DATA PROVIDED Start Marker

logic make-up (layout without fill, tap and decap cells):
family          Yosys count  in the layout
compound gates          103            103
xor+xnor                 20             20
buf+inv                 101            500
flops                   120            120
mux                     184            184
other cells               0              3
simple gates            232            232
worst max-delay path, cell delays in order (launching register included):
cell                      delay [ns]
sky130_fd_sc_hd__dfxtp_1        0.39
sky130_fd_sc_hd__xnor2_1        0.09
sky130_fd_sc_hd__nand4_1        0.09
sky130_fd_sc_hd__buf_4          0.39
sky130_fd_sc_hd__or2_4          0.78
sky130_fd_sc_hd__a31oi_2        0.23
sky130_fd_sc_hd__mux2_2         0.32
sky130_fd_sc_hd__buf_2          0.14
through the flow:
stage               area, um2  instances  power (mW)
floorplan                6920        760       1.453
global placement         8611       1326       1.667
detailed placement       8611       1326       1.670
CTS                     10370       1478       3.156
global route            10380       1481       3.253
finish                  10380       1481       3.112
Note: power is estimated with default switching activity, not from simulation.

DATA PROVIDED End Marker

**WORK INSTRUCTION**. Across the data, find each line that has "power" in it and copy that line.

**EXERCISE RESPONSE**.
stage               area, um2  instances  power (mW)
Note: power is estimated with default switching activity, not from simulation.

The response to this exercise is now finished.